Roughly 50,000 years ago, an Australian bird species went extinct, not because of competition for space or resources but because its eggs were simply too delicious.
Australia is a land of giant animals: spiders with foot-long leg spans,bats with six-feet wingspans, lizards reaching up to 200 pounds. The continent has a fascinating history of terrifyingly huge animals.
The flightless bird, known as Genyornis newtoni, was nearly 7 feet tall and appears to have lived in much of Australia prior to the establishment of humans on the continent 50,000 years ago, said CU-Boulder Professor Gifford Miller.

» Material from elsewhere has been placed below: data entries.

### flow/run.sh
#!/bin/bash
# OpenROAD 26Q1-2900-gdf79404cd8, Yosys 0.63+post, stock flow scripts
make -C /OpenROAD-flow-scripts/flow DESIGN_CONFIG=/design/flow/config.mk WORK_HOME=/design/flow/orfs finish
### flow/config.mk
export PLATFORM = sky130hd
export DESIGN_NAME = axi_control
export DESIGN_NICKNAME = axi_control
export VERILOG_FILES = /design/flow/design.v
export SDC_FILE = /design/flow/constraint.sdc
export NUM_CORES = 4
export LEC_CHECK = 1
export CORE_AREA = 10 10 793 793
export DIE_AREA = 0 0 803 803
### flow/constraint.sdc
current_design axi_control

set clk_period 41.5
set clk_io_pct 0.2

create_clock -name clk0 -period $clk_period [get_ports {clk}]

set non_clock_inputs [all_inputs -no_clocks]
set_input_delay [expr $clk_period * $clk_io_pct] -clock clk0 $non_clock_inputs
set_output_delay [expr $clk_period * $clk_io_pct] -clock clk0 [all_outputs]
### design/flow/run.sh
#!/bin/bash
# OpenROAD 26Q1-2900-gdf79404cd8, Yosys 0.63+post, stock flow scripts
make -C /OpenROAD-flow-scripts/flow DESIGN_CONFIG=/design/flow/config.mk WORK_HOME=/design/flow/orfs finish
### design/flow/config.mk
export PLATFORM = sky130hd
export DESIGN_NAME = axi_control_v2
export DESIGN_NICKNAME = axi_control_v2
export VERILOG_FILES = /design/flow/design.v
export SDC_FILE = /design/flow/constraint.sdc
export NUM_CORES = 4
export LEC_CHECK = 1
export CORE_AREA = 10 10 620 620
export DIE_AREA = 0 0 630 630
### design/flow/constraint.sdc
current_design axi_control_v2

set clk_period 34.7
set clk_io_pct 0.2

create_clock -name clk0 -period $clk_period [get_ports {clk}]

set non_clock_inputs [all_inputs -no_clocks]
set_input_delay [expr $clk_period * $clk_io_pct] -clock clk0 $non_clock_inputs
set_output_delay [expr $clk_period * $clk_io_pct] -clock clk0 [all_outputs]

Before humans arrived in Australia about 50,000 years ago, these flightless birds lived across much of the continent. But they mysteriously went extinct shortly thereafter. Now, evidence of human-scorched eggshells suggests that the new arrivals were cooking up the eggs for supper, likely putting a large dent in the birds’ reproductive success, a new study shows. Notably, the finding supports the idea that ancient people contributed to the bird’s eventual demise, the study authors said.

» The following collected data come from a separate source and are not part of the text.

==> design/flow/run.sh <==
#!/bin/bash
# OpenROAD 26Q1-2900-gdf79404cd8, Yosys 0.63+post, stock flow scripts
make -C /OpenROAD-flow-scripts/flow DESIGN_CONFIG=/design/flow/config.mk WORK_HOME=/design/flow/orfs finish
==> design/flow/config.mk <==
export PLATFORM = sky130hd
export DESIGN_NAME = cache_tag_v5
export DESIGN_NICKNAME = cache_tag_v5
export VERILOG_FILES = /design/flow/design.v
export SDC_FILE = /design/flow/constraint.sdc
export NUM_CORES = 4
export LEC_CHECK = 1
export CORE_UTILIZATION = 30
==> design/flow/constraint.sdc <==
current_design cache_tag_v5

set clk_period 205.3
set clk_io_pct 0.2

create_clock -name clk0 -period $clk_period [get_ports {clk}]

set non_clock_inputs [all_inputs -no_clocks]
set_input_delay [expr $clk_period * $clk_io_pct] -clock clk0 $non_clock_inputs
set_output_delay [expr $clk_period * $clk_io_pct] -clock clk0 [all_outputs]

The charred shell fragments were usually found in “a tight cluster” near other fragments that weren’t burnt at all, meaning it’s unlikely something like a wildfire burned the eggs.

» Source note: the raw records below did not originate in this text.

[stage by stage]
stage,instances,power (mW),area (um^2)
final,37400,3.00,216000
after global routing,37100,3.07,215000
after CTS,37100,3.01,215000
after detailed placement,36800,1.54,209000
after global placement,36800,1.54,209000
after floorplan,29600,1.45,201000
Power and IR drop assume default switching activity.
### /design/flow/config.mk
export PLATFORM = sky130hd
export DESIGN_NAME = BranchAdd
export DESIGN_NICKNAME = BranchAdd
export VERILOG_FILES = /design/flow/design.v
export SDC_FILE = /design/flow/constraint.sdc
export NUM_CORES = 4
export LEC_CHECK = 1
export CORE_AREA = 10 10 80 80
export DIE_AREA = 0 0 90 90
### /design/flow/constraint.sdc
current_design BranchAdd

set clk_period 6.6
set clk_io_pct 0.2

create_clock -name clk0 -period $clk_period

set non_clock_inputs [all_inputs -no_clocks]
set_input_delay [expr $clk_period * $clk_io_pct] -clock clk0 $non_clock_inputs
set_output_delay [expr $clk_period * $clk_io_pct] -clock clk0 [all_outputs]
### /design/flow/design.v
module BranchAdd(	input[4:0]		boff,    
		 	input[15:0]		PC_n,	 
			input			bne,	 
			output reg[31:0]	bsel	 
	  );
	always @(*)
	begin
		if (bne == 1)
			bsel = PC_n - 2 + boff;	
		else
			bsel = PC_n;
	end
endmodule
### /design/flow/run.sh
#!/bin/bash
# OpenROAD 26Q1-2900-gdf79404cd8, Yosys 0.63+post, stock flow scripts
make -C /OpenROAD-flow-scripts/flow DESIGN_CONFIG=/design/flow/config.mk WORK_HOME=/design/flow/orfs finish
==> out/metrics.cfg <==
[run_status]
status = complete, no violations

[sta]
worstMarginPinSlew_ps = 692
finalHoldViolations = 0
min_period_ps = 6240
setup_tns_ps = 0
setup_viol = 0
finalCritPeriodShare_pct = 94.5
rsz0062_at_grt = false
max_freq_mhz = 160
slew_violations = 0
relSlewSlack_pct = 53.7

[detailed_routing]
firstDrtPassIters = 4
drt-initial-drc-count = 75
ant_nets = 0
via_per_inst = 4.73
routed_wl_um = 3820
vias = 1315
route.detailed.drc = 0
insertedDiodeCount = 0
wl_per_cell_um = 13.7

[worst_setup_path]
critical_path.max_stage_delay_ps = 600
crit_chain = clkdlybuf4s50_1 -> inv_1 -> ha_1 -> xor2_1 -> ha_1 -> o21ai_0 -> o21bai_1 -> a21o_1 -> nor3b_4 -> buf_4 -> a31oi_1 -> o21ai_1 -> xnor2_1 -> clkdlybuf4s50_1
required_ps = 5280
cpMaxStageDelayCell = clkdlybuf4s50_1
crit_fanout = 10
critPathLaunchType = input port
arrival_ps = 4920
crit_type = input port to primary output
endpoint_kind = primary output

[job]
log.warning_count = 32
cap_violations = 0

[yosys]
yosysWarnings = 1
top_cells_by_count = xnor2_1, a21oi_1, nor2_1
seq_area_frac_synth_pct = 0
netlist.area_leader.share_pct = 14.2
yosysChipArea_um2 = 1170
avgSynthCellArea_um2 = 7.11
synthCells = 165
area_leaders = xnor2_1, ha_1, a21oi_1
synth_area_um2 = 1170
largest_area_cell = xnor2_1
yosysMostFrequentCell = xnor2_1
synth_cell_types = 52
yosysCellCount = 165

[global_route]
antenna_found_initial = 0
grt.overflow.total = 0
grt_pass1_vias = 1291
track_usage_pct = 9.01
grt_pass1_wl_um = 6410
grt_max_degree = 19

[die]
die.size.y_um = 90
design.portCount = 54
design.die.area_um2 = 8100
die_w_um = 90
fp-utilization_pct = 24.8
core_area_um2 = 4720
num_rows = 25

[place]
port_buffers = 54
dp.cells = 278
dp_hpwl_um = 3140
place_congestion = 0.842

[layout]
ff_count = 0
seqCellArea_um2 = 0
n_clock_buffer = 0
layout-area-overhead-vs-synth_pct = 49.6
fill_cells = 500
drive_gt1_share_pct = 9.00
layout.cells.non_filler = 278

[power]
p_leak_nw = 0.669
sw_frac_of_total_pct = 43.3
netSwitchingPower_mw = 0.0402
worst_ir_drop_vdd_v = 0.0000191
clockPowerShare_pct = 0
combPwrFrac_pct = 100.0
seqPwrFrac_pct = 0
power_density_nw_per_um2 = 52.9
power.internal_mw = 0.0526

[clock_tree]
cts_setup_buffers = 0
hold_buffers = 0
cts_resized = 0

[hold_path]
hp-class = input port to primary output

==> through the flow <==
step           utilization [%]  power, mW  hold slack [ps]  worst slack (ps)  instance area (um2)
2_1_floorplan                -     0.0485             2670              1960                 1170
3_3_place_gp              37.1     0.0942             3700               495                 1750
3_5_place_dp              37.1     0.0932             3700               375                 1750
4_1_cts                   37.1     0.0940             3710               363                 1750
5_1_grt                   37.1      0.103             3750              95.4                 1750
6_report                  37.1     0.0928             3690               361                 1750
==> logic make-up (layout without fill, tap and decap cells) <==
kind of cell / count (synthesis) / after routing / share of synthesized area, %
adders and majority gates: 7 / 7 / 8.11
muxes: 3 / 3 / 2.77
AOI/OAI and AO/OA: 48 / 48 / 27.0
buffers and inverters: 18 / 64 / 7.47
and+or+nand+nor: 65 / 65 / 36.7
xor gates and xnor gates: 24 / 24 / 17.9
==> cell type report <==
type | instances | area (um2) | area share, %
Tap cell | 67 | 83.8 | 4.78
Timing Repair Buffer | 56 | 556 | 31.7
Inverter | 8 | 30.0 | 1.71
Multi-Input combinational cell | 147 | 1080 | 61.8
==> power groups by stage <==
stage / registers (mW) / clock network [mW] / logic, mW
5_1_grt: 0 / 0 / 0.103
4_1_cts: 0 / 0 / 0.0940
6_report: 0 / 0 / 0.0928
==> worst max-delay path, delay by kind of cell <==
family,cells,cell delay [ps]
AND-OR/OR-AND,5,700
XOR/XNOR,2,340
adder cells (fa/ha/maj),2,710
buffers and inverters,4,1470
AND/OR/NAND/NOR,1,380
==> final timing paths <==
check / startpoint / end / slack (ps) / cells past startpoint
worst max-delay path: PC_n[1] / bsel[15] / 360 / 14
worst min-delay path: PC_n[12] / bsel[12] / 3690 / 3
==> placed cells by master, fill, tap and decap left out, types with 5 or more instances in the layout <==
| master | count |
|---|---|
| o21ai_0 | 5 |
| and3_1 | 6 |
| nand2_1 | 11 |
| a21oi_1 | 14 |
| nor3_1 | 6 |
| a21o_1 | 5 |
| inv_1 | 8 |
| nor2_1 | 14 |
| xor2_1 | 5 |
| clkdlybuf4s50_1 | 54 |
| xnor2_1 | 19 |
| ha_1 | 6 |
==> layer usage <==
layer	track usage (%)	vias up	share of wire [%]
met1	12.7	604	50
met5	0	-	0
met4	0	0	0
met3	0.754	0	2.5
met2	15.4	19	48
li1	-	692	-
Power is estimated from default activity; no workload was simulated.
--- ./run.sh ---
#!/bin/bash
# OpenROAD 26Q1-2900-gdf79404cd8, Yosys 0.63+post, stock flow scripts
make -C /OpenROAD-flow-scripts/flow DESIGN_CONFIG=/design/flow/config.mk WORK_HOME=/design/flow/orfs finish
--- ./config.mk ---
export PLATFORM = sky130hd
export DESIGN_NAME = ALU
export DESIGN_NICKNAME = ALU
export VERILOG_FILES = /design/flow/design.v
export SDC_FILE = /design/flow/constraint.sdc
export NUM_CORES = 4
export LEC_CHECK = 1
export CORE_UTILIZATION = 40
--- ./constraint.sdc ---
current_design ALU

set clk_period 13.1
set clk_io_pct 0.2

create_clock -name clk0 -period $clk_period

set non_clock_inputs [all_inputs -no_clocks]
set_input_delay [expr $clk_period * $clk_io_pct] -clock clk0 $non_clock_inputs
set_output_delay [expr $clk_period * $clk_io_pct] -clock clk0 [all_outputs]
--- ./design.v ---
module ALU(	input[1:0]		op,    		 
		input[15:0]		memdata,	 
		input[2:0]		funct,		 
		input[1:0]		shamt,		 
		output reg[15:0]	ALUout,		 
		input[15:0]		reg1data,	 
					reg2data	 
	  );
	parameter	NAND	= 5'b00_000;
	parameter	XOR 	= 5'b00_001;
	parameter	SLL 	= 5'b00_010;
	parameter	SRL 	= 5'b00_011;
	parameter	SRA 	= 5'b00_100;
	parameter	ADD 	= 5'b00_101;
	parameter	SUB 	= 5'b00_110;
	always @(*)
	begin
		case ({op,funct})
			NAND:	ALUout = (reg1data ~& reg2data);
			XOR:	ALUout = (reg1data ^  reg2data);
			SLL:	ALUout = (reg1data << reg2data);
			SRL:	ALUout = (reg1data >> reg2data);
			SRA:	ALUout = (reg1data >> reg2data);
			ADD:	ALUout = (reg1data +  reg2data);
			SUB:	ALUout = (reg1data -  reg2data);
			default:ALUout = 0;
		endcase
	end
endmodule
==> summary.txt <==
Summary of implementation figures.

Outcome
The flow ran to the end, and the final reports show no timing, DRC or antenna violations.

Synthesis
The sequential-to-total area share from yosys stat is 0. In the synthesis report, Yosys lists the chip area as 3024 µm². Per the post-synthesis report, the number of cells in the design is 388. The number of distinct standard cells referenced by the synthesized netlist is 64. The mean cell area of the mapped netlist is 7.794 µm². Summing every instance area after synthesis gives 3024 µm².

The number of cells in Yosys stat is 388. The warning count from the yosys run is 1.

Drt
The iteration count recorded for the first detailed-route pass is 5. Per the post-route antenna check, the number of violating nets is 0. The repair_antennas step left the layout with diodes totalling 0.

The total wire length after detailed routing is 10.41 mm. The violation tally recorded at the end of detailed-routing iteration 0 is 280. The script logs the mean routed wire length per placed instance as 20.06 µm. The script parses the final routing iteration and logs DRC violations as 0. For this block, the via count after detailed routing is 3316. The detailed-route vias per instance is 6.389.

Setup path
Listed in order, past its start point the critical path passes clkdlybuf4s50_1 > buf_4 > inv_1 > ha_1 > nand2_1 > o31ai_1 > o21ai_0 > xnor2_1 > ha_1 > a21oi_1 > o21ai_0 > or3_1 > o2111ai_1 > nand4_1 > o311ai_0 > clkdlybuf4s50_1. The critical setup path kind is primary input to output port. The slowest stage of the critical path belongs to the cell clkdlybuf4s50_1. The endpoint arrival time on the critical path is 6.96 ns. The type of element capturing the critical path is an output port. The worst endpoint required time is 10.48 ns. The worst stage delay on the critical path is 0.54 ns. The maximum fanout along the worst path is 34.

STA classifies the critical path startpoint as a primary input.

Placed design
The number of port buffers is 53. In the placement report, post-DP HPWL is listed as 8.055 mm. Once placement completed, the tool counted placed cells totaling 519. The routability congestion estimate is 0.9920.

In this run the cell area measured after placement is 3545 µm².

Min path
The number of cells traversed by the worst hold path is 5. The worst hold path terminates at ALUout[0]. The startpoint of the tightest hold check path is op[1]. The classification of the worst-slack hold path is primary input to output port.

Final timing
Per the final timing report, the hold violations number 0. The final timing summary puts the cycle share of the worst path at 0.7314. The minimum period implied by the final worst setup slack is 9.581 ns.

Final hold analysis gives a worst-case slack of 6.535 ns. The max-slew check reports its worst relative slack as 0.5185. Looking at the max-slew report, the worst-margin pin has a slew of 0.7207 ns. Per the final report, max-transition violations number 0. Setup repair after global routing left no endpoint under its margin. The highest achievable clock rate is 0.1044 GHz. Setup total negative slack on the finished layout was measured at 0 ns. The setup-violating endpoint count in the final report is 0.

Power
The flow reported a cell area power density of 35.70 nW/µm². The leakage power figure is 0.001310 µW. The power consumption is 126.5 µW.

In this run the VDD rail shows a maximum IR drop of 0.01766 mV.

Layout
The final non-filler cell area is 3545 µm². The area growth from synthesis to layout is 17.21%. For this run, the number of standard cells in the final layout without fillers is 519. The multi-input combinational cell area is 2831 µm². The flop count is 0. Of the cells placed in the final design, the portion with a size suffix greater than 1 is 0.1143. The most common cell after layout, fill and taps aside is clkdlybuf4s50_1. In the final layout, the fill cell count is 778. Leaving out fill and tap cells, the most frequent cells in the layout are 52 x clkdlybuf4s50_1, 49 x nor2_1, 32 x ha_1. The final-layout clock buffer total is 0. The register cell area after layout is 0 µm².

Global routing
The global routing report lists combined usage of all routing layers as 0.2798. Recorded from the global router log, the overflow total was 0. The number of antenna violations at the first check in global routing is 0. The first-pass GRT wire length is 16.46 mm. The number of global-route vias before repair came to 2965. The largest net degree at the start of global routing is 39.

Clocking
The number of instances resized during post-cts repair is 0. The number of setup buffers added after CTS is 0. For this design, the CTS-stage hold fixing added 0 buffers.

Die
After floorplanning, the core was sized to cover 7292 µm². The chip area is 7912 µm². In this run the count of I/O pins placed on the die edge is 71.

The height of the die is 88.95 µm. The number of cell rows is 31. The pre-placement core utilization is 0.4147. From left edge to right edge, the die measures 88.95 µm.

Flow run
The max-capacitance violation count is 0. The number of warnings in the stage logs is 51.
## how the worst max path moves through the flow
stage,from,to,cells past startpoint
4_1_cts,reg2data[1],ALUout[13],16
5_1_grt,reg2data[1],ALUout[11],16
6_report,reg2data[1],ALUout[13],16
## routing by layer
metal  vias up  wire length [µm]  GRT usage
li1       1581                 -          -
met1      1578              4866     0.4514
met2       151              4695     0.4350
met3         6               787    0.01966
met4         0                59    0.01732
met5         -                 0          0
## worst max-delay path: cells and delay by family
kind            cells  cell delay [ns]
buf+inv             4             1.61
simple gates        3             0.55
compound gates      6             1.37
xor+xnor            1             0.17
fa+ha+maj           2             0.64
## Yosys cell counts, types with 4 or more instances
| library cell | n | area, µm² |
|---|---|---|
| a211oi_1 | 8 | 60.06 |
| a21o_1 | 7 | 52.55 |
| a21oi_1 | 22 | 110.1 |
| a221oi_1 | 8 | 70.07 |
| clkbuf_1 | 13 | 48.80 |
| ha_1 | 32 | 400.4 |
| inv_1 | 7 | 26.28 |
| mux2_2 | 7 | 78.83 |
| mux2i_1 | 15 | 150.1 |
| mux4_2 | 20 | 450.4 |
| nand2_1 | 27 | 101.4 |
| nand3_1 | 13 | 65.06 |
| nand4_1 | 4 | 25.02 |
| nor2_1 | 49 | 183.9 |
| nor2b_1 | 6 | 37.54 |
| nor3_1 | 10 | 50.05 |
| o211ai_1 | 4 | 30.03 |
| o21a_1 | 5 | 37.54 |
| o21ai_0 | 24 | 120.1 |
| o221ai_1 | 6 | 52.55 |
| o22ai_1 | 5 | 31.28 |
| or2_2 | 4 | 25.02 |
| xnor2_1 | 12 | 105.1 |
| xor2_1 | 12 | 105.1 |
## layout make-up
class,count,area share
Multi-Input combinational cell,355,0.7988
Inverter,7,0.007413
Tap cell,99,0.03495
Timing Repair Buffer,58,0.1588
## cell families (layout without fill, tap and decap cells)
group,Yosys count,in the layout,share of synthesized area
muxes,43,43,0.2333
AOI/OAI and AO/OA,120,120,0.2780
xor gates and xnor gates,24,24,0.06951
buffers and inverters,33,65,0.06371
adders and majority gates,33,33,0.1390
and+or+nand+nor,135,135,0.2164
## metrics by stage
step	setup WS, ns	util
5_1_grt	3.247	0.4861
6_report	3.519	0.4861
3_3_place_gp	3.597	0.4861
2_1_floorplan	4.997	-
4_1_cts	3.574	0.4861
3_5_place_dp	3.586	0.4861
## where the power goes
part,total (µW),switching (µW),internal [µW]
clock,0,0,0
sequential,0,0,0
combinational,127,67.2,59.4
total,127,67.2,59.4
No activity file was given, so power comes from the tool's default toggle rates.
==> config.mk <==
export PLATFORM = sky130hd
export DESIGN_NAME = StallUnit
export DESIGN_NICKNAME = StallUnit
export VERILOG_FILES = /design/flow/design.v
export SDC_FILE = /design/flow/constraint.sdc
export NUM_CORES = 4
export LEC_CHECK = 1
export CORE_UTILIZATION = 30
==> constraint.sdc <==
current_design StallUnit

set clk_period 1.1
set clk_io_pct 0.2

create_clock -name clk0 -period $clk_period [get_ports {clk}]

set non_clock_inputs [all_inputs -no_clocks]
set_input_delay [expr $clk_period * $clk_io_pct] -clock clk0 $non_clock_inputs
set_output_delay [expr $clk_period * $clk_io_pct] -clock clk0 [all_outputs]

Miller and others suspect Australia’s first inhabitants traveled to the northern coast of the continent on rafts launched from Indonesian islands several hundred miles away. “We will never know the exact time window humans arrived on the continent,” he said. “But there is reliable evidence they were widely dispersed across the continent before 47,000 years ago.”
Another line of evidence for early human predation on Genyornis eggs is the presence of ancient, burned eggshells of emus — flightless birds weighing only about 100 pounds and which still exist in Australia today — in the sand dunes. Emu eggshells exhibiting burn patterns similar to Genyornis eggshells first appear on the landscape about 50,000 years ago, signaling they most likely were scorched after humans arrived in Australia, and are found fairly consistently to modern times, Miller said.
More than 85 percent of the continent’s megafauna went extinct not long after humans arrived.
The reasons for these extinctions are hotly debated. Some scientists say humans are to blame, others credit climate change and some say it’s likely a mixture of both.
But the continental drying of Australia, from about 60,000 to 40,000 years ago, is likely not the main reason for these animals’ extinctions, Miller said. The rate and magnitude of this climate change was as severe as earlier climate shifts, but large megafauna extinctions did not accompany these earlier changes, he said.
“Ours is the first study to show with direct evidence that early humans in Australia also preyed on the now-extinct megafauna,” he told Live Science.